Plaintiff is a New Jersey corporation engaged in the trading stamp business in various localities throughout the country and has done business in Chicago since 1904. It furnishes its own trading stamps to retail dealers in merchandise, who issue them to their customers. These stamps are generally known as “S. & H. Green Trading Stamps” and are delivered by plaintiff to its-subscribers. The purchasers thereof, who are retail merchants in different lines, give the stamps to their customers in certain proportions, based upon the amount of their respective purchases of merchandise, the use being similar to that which defendant made of its trading stamps. After a sufficient amount of the S. & PL Green Trading Stamps have been accumulated by a customer of any of these retail merchants, they are received by plaintiff in exchange for merchandise. Plaintiff keeps in stock a considerable variety of merchandise for the purpose of redeeming its trading stamps. The business is extensive and the record shows that plaintiff takes up or redeems approximately .31,000,000 of its own stamps each month in the City of Chicago alone. The success of plaintiff’s business depends upon the sale of its stamps, the volume of which is determined by the extent of the use made of them by retail merchants in dealing with their customers. It is inferred that any increased use of the stamps is advantageous to plaintiff.
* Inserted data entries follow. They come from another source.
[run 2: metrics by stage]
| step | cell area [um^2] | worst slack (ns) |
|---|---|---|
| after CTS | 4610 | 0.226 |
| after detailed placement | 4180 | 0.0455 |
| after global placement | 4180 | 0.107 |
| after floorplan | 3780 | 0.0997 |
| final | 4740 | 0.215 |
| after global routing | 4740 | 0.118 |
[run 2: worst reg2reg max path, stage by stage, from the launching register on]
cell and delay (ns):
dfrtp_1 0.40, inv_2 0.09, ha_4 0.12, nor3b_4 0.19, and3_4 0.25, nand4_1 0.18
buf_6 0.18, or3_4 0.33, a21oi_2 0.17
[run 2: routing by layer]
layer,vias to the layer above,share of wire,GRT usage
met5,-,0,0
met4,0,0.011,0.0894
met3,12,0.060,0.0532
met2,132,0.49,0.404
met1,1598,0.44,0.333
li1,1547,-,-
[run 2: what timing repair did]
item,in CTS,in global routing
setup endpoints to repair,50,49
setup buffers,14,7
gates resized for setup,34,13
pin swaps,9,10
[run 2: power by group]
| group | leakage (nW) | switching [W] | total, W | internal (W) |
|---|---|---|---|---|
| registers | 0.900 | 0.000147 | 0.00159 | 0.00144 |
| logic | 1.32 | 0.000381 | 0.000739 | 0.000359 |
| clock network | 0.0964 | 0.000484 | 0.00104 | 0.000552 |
[src/rtl/noc_pkg.sv]
// Shared NoC constants for the leaf switch: flit geometry, header field
// positions and input/output port numbering.
package noc_pkg;

    localparam int DATA_W     = 16;
    localparam int HEADER_W   = 6;

    // Header occupies the top HEADER_W bits of a flit: {group, leaf}
    localparam int GROUP_W    = 4;
    localparam int LEAF_W     = 2;
    localparam int GROUP_MSB  = 15;
    localparam int GROUP_LSB  = 12;
    localparam int LEAF_MSB   = 11;
    localparam int LEAF_LSB   = 10;

    localparam int NUM_LOCAL  = 4;
    localparam int UPLINK_IDX = 4;
    localparam int NUM_PORTS  = NUM_LOCAL + 1;

    typedef logic [2:0] port_idx_t;

endpackage

[src/rtl/switch_fifo.sv]
// Circular flit buffer used at every switch input; the head entry is visible
// combinationally so a flit can leave the cycle after it is written.
module switch_fifo #(
    parameter int WIDTH = 16,
    parameter int DEPTH = 2
) (
    input  logic                         clk,
    input  logic                         reset,
    input  logic                         push_i,
    input  logic [WIDTH-1:0]             data_i,
    input  logic                         pop_i,
    output logic [WIDTH-1:0]             data_o,
    output logic                         empty_o,
    output logic [$clog2(DEPTH+1)-1:0]   count_o
);

    localparam int PTR_W = (DEPTH > 1) ? $clog2(DEPTH) : 1;
    localparam int CNT_W = $clog2(DEPTH + 1);

    logic [WIDTH-1:0] mem_q [DEPTH];
    logic [PTR_W-1:0] wrPtr_q, wrPtr_d;
    logic [PTR_W-1:0] rdPtr_q, rdPtr_d;
    logic [CNT_W-1:0] count_q, count_d;
    logic             doPush;
    logic             doPop;

    function automatic logic [PTR_W-1:0] nextPtr(input logic [PTR_W-1:0] p);
        return (p == PTR_W'(DEPTH - 1)) ? '0 : p + PTR_W'(1);
    endfunction

    // Writes into a full buffer and reads from an empty one are ignored
    assign doPush = push_i && (count_q != CNT_W'(DEPTH));
    assign doPop  = pop_i && (count_q != '0);

    always_comb begin
        wrPtr_d = wrPtr_q;
        rdPtr_d = rdPtr_q;
        count_d = count_q;
        if (doPush) wrPtr_d = nextPtr(wrPtr_q);
        if (doPop)  rdPtr_d = nextPtr(rdPtr_q);
        if (doPush && !doPop) count_d = count_q + CNT_W'(1);
        if (!doPush && doPop) count_d = count_q - CNT_W'(1);
    end

    always_ff @(posedge clk or posedge reset) begin
        if (reset) begin
            wrPtr_q <= '0;
            rdPtr_q <= '0;
            count_q <= '0;
        end else begin
            wrPtr_q <= wrPtr_d;
            rdPtr_q <= rdPtr_d;
            count_q <= count_d;
        end
    end

    always_ff @(posedge clk) begin
        if (doPush) mem_q[wrPtr_q] <= data_i;
    end

    assign data_o  = mem_q[rdPtr_q];
    assign empty_o = (count_q == '0);
    assign count_o = count_q;

endmodule

[src/rtl/leaf_switch.sv]
// Five-port leaf switch: four local network interfaces plus one uplink, each
// input buffered, each output registered and round-robin arbitrated.
module leaf_switch #(
    parameter int DATA_W     = noc_pkg::DATA_W,
    parameter int HEADER_W   = noc_pkg::HEADER_W,
    parameter int GROUP_ID   = 8,
    parameter int FIFO_DEPTH = 2
) (
    input  logic                clk,
    input  logic                reset,
    input  logic [4*DATA_W-1:0] loc_data_in,
    input  logic [3:0]          loc_valid_in,
    output logic [3:0]          loc_ready_out,
    output logic [4*DATA_W-1:0] loc_data_out,
    output logic [3:0]          loc_valid_out,
    input  logic [3:0]          loc_ready_in,
    input  logic [DATA_W-1:0]   up_data_in,
    input  logic                up_valid_in,
    output logic                up_ready_out,
    output logic [DATA_W-1:0]   up_data_out,
    output logic                up_valid_out,
    input  logic                up_ready_in,
    output logic [7:0]          drop_count
);

    import noc_pkg::*;

    localparam int CNT_W = $clog2(FIFO_DEPTH + 1);

    logic [DATA_W-1:0]    inData     [NUM_PORTS];
    logic [DATA_W-1:0]    headData   [NUM_PORTS];
    logic [CNT_W-1:0]     fifoCount  [NUM_PORTS];
    port_idx_t            headDest   [NUM_PORTS];
    logic [NUM_PORTS-1:0] inValid;
    logic [NUM_PORTS-1:0] inReady;
    logic [NUM_PORTS-1:0] outReady;
    logic [NUM_PORTS-1:0] fifoPush;
    logic [NUM_PORTS-1:0] fifoPop;
    logic [NUM_PORTS-1:0] fifoEmpty;
    logic [NUM_PORTS-1:0] headDrop;

    logic [NUM_PORTS-1:0] outValid_q, outValid_d;
    logic [DATA_W-1:0]    outData_q  [NUM_PORTS];
    logic [DATA_W-1:0]    outData_d  [NUM_PORTS];
    port_idx_t            rrPtr_q    [NUM_PORTS];
    port_idx_t            rrPtr_d    [NUM_PORTS];
    logic [7:0]           dropCount_q, dropCount_d;

    always_comb begin
        for (int i = 0; i < NUM_LOCAL; i++) begin
            inData[i]   = loc_data_in[i*DATA_W +: DATA_W];
            inValid[i]  = loc_valid_in[i];
            outReady[i] = loc_ready_in[i];
        end
        inData[UPLINK_IDX]   = up_data_in;
        inValid[UPLINK_IDX]  = up_valid_in;
        outReady[UPLINK_IDX] = up_ready_in;
    end

    // Ready comes only from the registered fill level, so a full buffer never
    // accepts a flit even if its head leaves in the same cycle
    always_comb begin
        for (int i = 0; i < NUM_PORTS; i++) begin
            inReady[i] = !reset && (fifoCount[i] != CNT_W'(FIFO_DEPTH));
        end
    end

    assign fifoPush      = inValid & inReady;
    assign loc_ready_out = inReady[NUM_LOCAL-1:0];
    assign up_ready_out  = inReady[UPLINK_IDX];

    for (genvar g = 0; g < NUM_PORTS; g++) begin : gFifo
        switch_fifo #(
            .WIDTH (DATA_W),
            .DEPTH (FIFO_DEPTH)
        ) uFifo (
            .clk     (clk),
            .reset   (reset),
            .push_i  (fifoPush[g]),
            .data_i  (inData[g]),
            .pop_i   (fifoPop[g]),
            .data_o  (headData[g]),
            .empty_o (fifoEmpty[g]),
            .count_o (fifoCount[g])
        );
    end

    // Foreign-group flits from the uplink have nowhere to go and are discarded
    always_comb begin
        for (int i = 0; i < NUM_PORTS; i++) begin
            logic localHit;
            localHit    = (headData[i][DATA_W-1 -: GROUP_W] == GROUP_W'(GROUP_ID));
            headDest[i] = localHit ? port_idx_t'(headData[i][DATA_W-HEADER_W +: LEAF_W])
                                   : port_idx_t'(UPLINK_IDX);
            headDrop[i] = (i == UPLINK_IDX) && !fifoEmpty[i] && !localHit;
        end
    end

    // rrPtr holds the first input to consider, i.e. one past the last winner
    always_comb begin
        logic       found;
        logic [3:0] sum;
        port_idx_t  cand;
        found      = 1'b0;
        sum        = '0;
        cand       = '0;
        fifoPop    = headDrop;
        outValid_d = outValid_q;
        outData_d  = outData_q;
        rrPtr_d    = rrPtr_q;
        for (int o = 0; o < NUM_PORTS; o++) begin
            found = 1'b0;
            if (outValid_q[o] && outReady[o]) outValid_d[o] = 1'b0;
            if (!outValid_q[o] || outReady[o]) begin
                for (int k = 0; k < NUM_PORTS; k++) begin
                    sum = {1'b0, rrPtr_q[o]} + 4'(k);
                    if (sum >= 4'(NUM_PORTS)) sum = sum - 4'(NUM_PORTS);
                    cand = sum[2:0];
                    if (!found && !fifoEmpty[cand] && !headDrop[cand] &&
                        (headDest[cand] == port_idx_t'(o))) begin
                        found         = 1'b1;
                        fifoPop[cand] = 1'b1;
                        outValid_d[o] = 1'b1;
                        outData_d[o]  = headData[cand];
                        rrPtr_d[o]    = (cand == port_idx_t'(NUM_PORTS - 1)) ? '0
                                                                             : cand + 3'd1;
                    end
                end
            end
        end
    end

    always_comb begin
        dropCount_d = dropCount_q;
        if (headDrop[UPLINK_IDX] && (dropCount_q != 8'hFF)) dropCount_d = dropCount_q + 8'd1;
    end

    always_ff @(posedge clk or posedge reset) begin
        if (reset) begin
            outValid_q  <= '0;
            dropCount_q <= '0;
            for (int o = 0; o < NUM_PORTS; o++) begin
                outData_q[o] <= '0;
                rrPtr_q[o]   <= '0;
            end
        end else begin
            outValid_q  <= outValid_d;
            dropCount_q <= dropCount_d;
            for (int o = 0; o < NUM_PORTS; o++) begin
                outData_q[o] <= outData_d[o];
                rrPtr_q[o]   <= rrPtr_d[o];
            end
        end
    end

    always_comb begin
        for (int o = 0; o < NUM_LOCAL; o++) begin
            loc_data_out[o*DATA_W +: DATA_W] = outData_q[o];
        end
    end

    assign loc_valid_out = outValid_q[NUM_LOCAL-1:0];
    assign up_data_out   = outData_q[UPLINK_IDX];
    assign up_valid_out  = outValid_q[UPLINK_IDX];
    assign drop_count    = dropCount_q;

endmodule

[config.mk]
export PLATFORM = sky130hd
export DESIGN_NAME = leaf_switch
export DESIGN_NICKNAME = d
export VERILOG_FILES = /design/src/rtl/noc_pkg.sv /design/src/rtl/switch_fifo.sv /design/src/rtl/leaf_switch.sv
export SDC_FILE = /design/constraint.sdc
export NUM_CORES = 2
export LEC_CHECK = 0
export ABC_AREA = 1
export CAP_MARGIN = 15
export CELL_PAD_IN_SITES_DETAIL_PLACEMENT = 1
export CELL_PAD_IN_SITES_GLOBAL_PLACEMENT = 2
export CORE_ASPECT_RATIO = 1.25
export CORE_MARGIN = 1.5
export CORE_UTILIZATION = 35
export CTS_BUF_LIST = sky130_fd_sc_hd__clkbuf_8
export DETAILED_ROUTE_END_ITERATION = 16
export MAX_ROUTING_LAYER = met4
export PLACE_DENSITY_LB_ADDON = 0.1
export SYNTH_ARGS = -nofsm -noshare
export SYNTH_HDL_FRONTEND = slang
export SYNTH_SLANG_ARGS = --single-unit
[constraint.sdc]
create_clock -name clk -period 5.55 [get_ports clk]
set_input_delay 0.8325 -clock clk [delete_from_list [all_inputs] [get_ports clk]]
set_output_delay 0.8325 -clock clk [all_outputs]
set_load 0.01 [all_outputs]
==> flow_summary.json <==
{
  "hold_end": "loc_data_out[43]$_DFFE_PP0P_",
  "synth_most_common_cell": "nand2_1",
  "setup_viol": 0,
  "synth_edf_count": 160,
  "reg2reg_slack_ns": 0.39,
  "synth_area_leaders": "edfxtp_1 (16%), nand2_1 (13%), dfrtp_1 (11%), o22ai_1 (7.7%), nand3_1 (5.3%)",
  "die_y_um": 327,
  "fp.dieW_um": 262,
  "status": "finished, final reports clean",
  "r2r-end": "gFifo[0].uFifo.count_o[1]$_DFFE_PP0P_",
  "required_ns": 6.12,
  "synth_top_cell_area_share_pct": 16.3,
  "layout-drive-gt1-share_pct": 14.1,
  "cts_sinks": 288,
  "route.detailed.drc": 0,
  "min_path_cells": 1,
  "grt_antenna_before_repair": 15,
  "reg2regPathDepth": 21,
  "drt_iter0_markers": 4812,
  "syn_inst": 4335,
  "rsz0062_at_grt": "false",
  "synth_simple_gate_area_share_pct": 29.6,
  "finalCritPeriodShare_pct": 92.9,
  "clockRootBuffer": "clkbuf_8",
  "worst_pin_slew_ns": 1.29,
  "post_drt_wl_per_cell_um": 34.2,
  "fin_crit_ns": 5.16,
  "synth.distinct_cells": 65,
  "syn_nets": 4524,
  "port_buffers": 189,
  "die_area_um2": 85800,
  "routed_wl_um": 196000,
  "critPathLaunchType": "flop",
  "crit_chain": "inv_2 > ha_1 > inv_1 > nand2_1 > o21ai_2 > inv_2 > nor2_1 > o31ai_1 > a21oi_1 > nor3_4 > nand3_1 > a21oi_1 > a21oi_1 > buf_4 > nand2_1 > nand2_1 > inv_1 > ha_1 > a21oi_1 > o21ai_0 > xnor2_1",
  "first_pass_iters": 8,
  "muxShareOfSynthArea_pct": 0,
  "synth_fa_ha_area_share_pct": 4.25,
  "worstSetupEndpointType": "flop",
  "finalMaxSlewViolations": 0,
  "fin_tns_setup_ns": 0,
  "max_freq_mhz": 194,
  "worstPathMaxFanout": 12,
  "crit_arrival_ns": 5.73,
  "hold_start": "loc_data_out[43]$_DFFE_PP0P_",
  "synthXorXnorAreaFrac_pct": 1.47,
  "ys_seq_elements": 288,
  "synth_area_leader_cell": "edfxtp_1",
  "cpMostUsedCell": "a21oi_1",
  "grt_overflow": 0,
  "criticalPathCategory": "reg2reg",
  "start_util_pct": 35.4,
  "slowest_stage": "nor2_1",
  "ys.flop_type": "edfxtp_1",
  "ys.warnings.count": 0,
  "io_pins": 190,
  "core_um2": 83100,
  "clock_latency_ns": 0.80,
  "synth_area_per_cell_um2": 6.79,
  "num_rows": 118,
  "ys_top_cells_by_count": "nand2_1 (988), o22ai_1 (362), nor2_1 (336)",
  "synth_compound_area_share_pct": 27.9,
  "seq_area_frac_synth_pct": 27.2,
  "maxCapViolCount": 0,
  "num_vias": 37900,
  "grt_max_degree": 71,
  "grtUsageTotal_pct": 45.8,
  "clk_path_buf_depth": 3,
  "maxSlewHeadroom_pct": 13.8,
  "grt_pass1_wl_um": 275000,
  "hp-class": "reg2reg",
  "grt_pass1_vias": 37100,
  "syn_area_um2": 29400,
  "hold_viol_final": 0,
  "vias_per_cell": 6.64,
  "gp_congestion": 1.09,
  "path_clk_slew_ns": 0.07,
  "slowest_delay_ns": 0.65,
  "cts_tree": "done",
  "htreeDepth": 2,
  "synthArstFlopShare_pct": 44.4,
  "dp_cells": 5602,
  "post-cts-setup-buffers": 0,
  "r2r_start": "rrPtr_q[12]$_DFFE_PP0P_",
  "ant_nets": 0,
  "hpwl_um": 137000,
  "cts_buffers": 48,
  "skew_ns": 0.132,
  "layout.nets": 4762,
  "synth_top_family_by_area": "simple AND/OR/NAND/NOR gates",
  "post_layout_nonfiller_instances": 5713,
  "syn2layout_area_growth_pct": 17.4
}
==> per-layer routing <==
layer / track usage, % / share of wire (%) / vias up
li1: - / - / 15900
met1: 51.8 / 36 / 18200
met2: 65.0 / 41 / 2746
met3: 16.9 / 13 / 1107
met4: 36.1 / 9.8 / 0
met5: - / 0 / -
==> worst max-delay path: cells and delay by family, from the launching register on <==
family / cells / cell delay [ns]
fa+ha+maj: 2 / 0.80
xor+xnor: 1 / 0.15
buf+inv: 5 / 0.70
compound gates: 7 / 1.57
flops: 1 / 0.63
simple gates: 6 / 1.19
==> placed cells by master, fill, tap and decap left out, types with 59 or more instances in the layout <==
| cell | n |
|---|---|
| nand2_1 | 988 |
| o22ai_1 | 362 |
| inv_1 | 339 |
| nor2_1 | 335 |
| nand3_1 | 310 |
| buf_4 | 240 |
| o21ai_0 | 213 |
| a21oi_1 | 208 |
| clkdlybuf4s50_1 | 189 |
| edfxtp_1 | 160 |
| dfrtp_1 | 128 |
| ha_1 | 92 |
| o211ai_1 | 74 |
| inv_2 | 67 |
| o31ai_1 | 66 |
| o21ai_1 | 62 |
| o21ai_2 | 60 |
| a211oi_1 | 59 |
==> logic make-up (layout without fill, tap and decap cells) <==
kind of cell,after synthesis,in the layout
simple gates,1930,1930
other cells,0,22
compound gates,1302,1302
flops,288,288
fa+ha+maj,97,97
xor+xnor,46,46
buf+inv,672,948
==> timing repair <==
item,4_1_cts,5_1_grt
resized for setup,0,2
setup endpoints to repair,0,1
hold buffers,0,0
==> sequential cells by signal, summed over array words and instances (netlist names) <==
signal / cells
gFifo.uFifo.mem_q: 160
gFifo.uFifo.count_o: 10
up_data_out: 16
drop_count: 8
loc_data_out: 64
gFifo.uFifo.rdPtr_q: 5
rrPtr_q: 15
gFifo.uFifo.wrPtr_q: 5
outValid_q: 5
==> metrics by stage <==
step / worst slack, ns / utilization, % / instance area, um^2 / hold slack, ns
finish: 0.394 / 41.5 / 34500 / 0.465
global route: 0.161 / 41.5 / 34500 / 0.494
CTS: 0.339 / 41.5 / 34500 / 0.472
detailed placement: 0.438 / 40.3 / 33500 / 0.455
global placement: 0.468 / 40.3 / 33500 / 0.446
floorplan: 1.30 / - / 29400 / 0.468
==> how the worst max path moves through the flow <==
stage | endpoint | cells after the start | from
floorplan | drop_count[0]$_DFFE_PP0P_ | 1 | reset
global placement | gFifo[3].uFifo.count_o[1]$_DFFE_PP0P_ | 21 | rrPtr_q[7]$_DFFE_PP0P_
detailed placement | gFifo[3].uFifo.count_o[1]$_DFFE_PP0P_ | 21 | rrPtr_q[7]$_DFFE_PP0P_
CTS | gFifo[3].uFifo.count_o[1]$_DFFE_PP0P_ | 21 | rrPtr_q[7]$_DFFE_PP0P_
global route | gFifo[0].uFifo.count_o[1]$_DFFE_PP0P_ | 21 | rrPtr_q[12]$_DFFE_PP0P_
finish | gFifo[0].uFifo.count_o[1]$_DFFE_PP0P_ | 21 | rrPtr_q[12]$_DFFE_PP0P_
==> cell type report <==
cell class | count | area [um^2]
diodes | 22 | 55.1
inverters | 429 | 1640
repair buffers | 431 | 3730
multi-input cells | 3375 | 18800
fillers | 10700 | 48600
clock buffers | 53 | 729
clock inverters | 35 | 246
well taps | 1080 | 1350
flip-flops and latches | 288 | 8010
Power is not shown: default switching activity piles up to over one toggle a cycle in this logic, so the estimate is an artifact.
We have already referred to a contract between defendant and the Boston Store whereby the latter acquired the merchandise formerly belonging to defendant. Under this contract the Boston Store purchased all of the merchandise in defendant’s store except nine departments thereof, which were not included in the transaction, because they were not owned by defendant, but were leased by it to other operators. Under this contract the Boston Store also received all accounts and bills receivable, chattel mortgages and instalment contracts owned by defendant at 90 per cent of their face value. With reference to the outstanding trading stamps issued by defendant to its customers, the contract contained the following provision :
“The purchaser hereby covenants and agrees that it will assume all obligations existing against the Vendor by the holders of outstanding ‘Siegel, Cooper & Co. Profit-Sharing Stamps’ heretofore issued by said vendor. The amount of such outstanding obligation as shown upon the hooks of the vendor, shall be listed, and all books and accounts relating thereto shall be delivered to the purchaser, and the purchaser contracts and agrees that it will redeem, such stamps when presented according to the contract evidenced by said stamps.”
Under this contract the Boston Store also acquired from defendant all of its trade names, trade-marks, brands, styles of advertising and cuts pertaining to the merchandise sold, and defendant agreed not to engage personally in the sale of merchandise for a period of nine months from the date of sale. The purchaser took immediate possession of the property transferred and proceeded to advertise its purchase and to offer the merchandise for sale at its own store. Early in May, 1918, it advertised in the public press that it would redeem defendant’s trading stamps in any quantity from 10 to 10,000 for any merchandise in the Boston Store. The record shows that pursuant to this undertaking the Boston Store redeemed great numbers of defendant’s trading stamps. There is no evidence whatever that it has ever refused to redeem any of said stamps, except those presented by or on behalf of plaintiff herein.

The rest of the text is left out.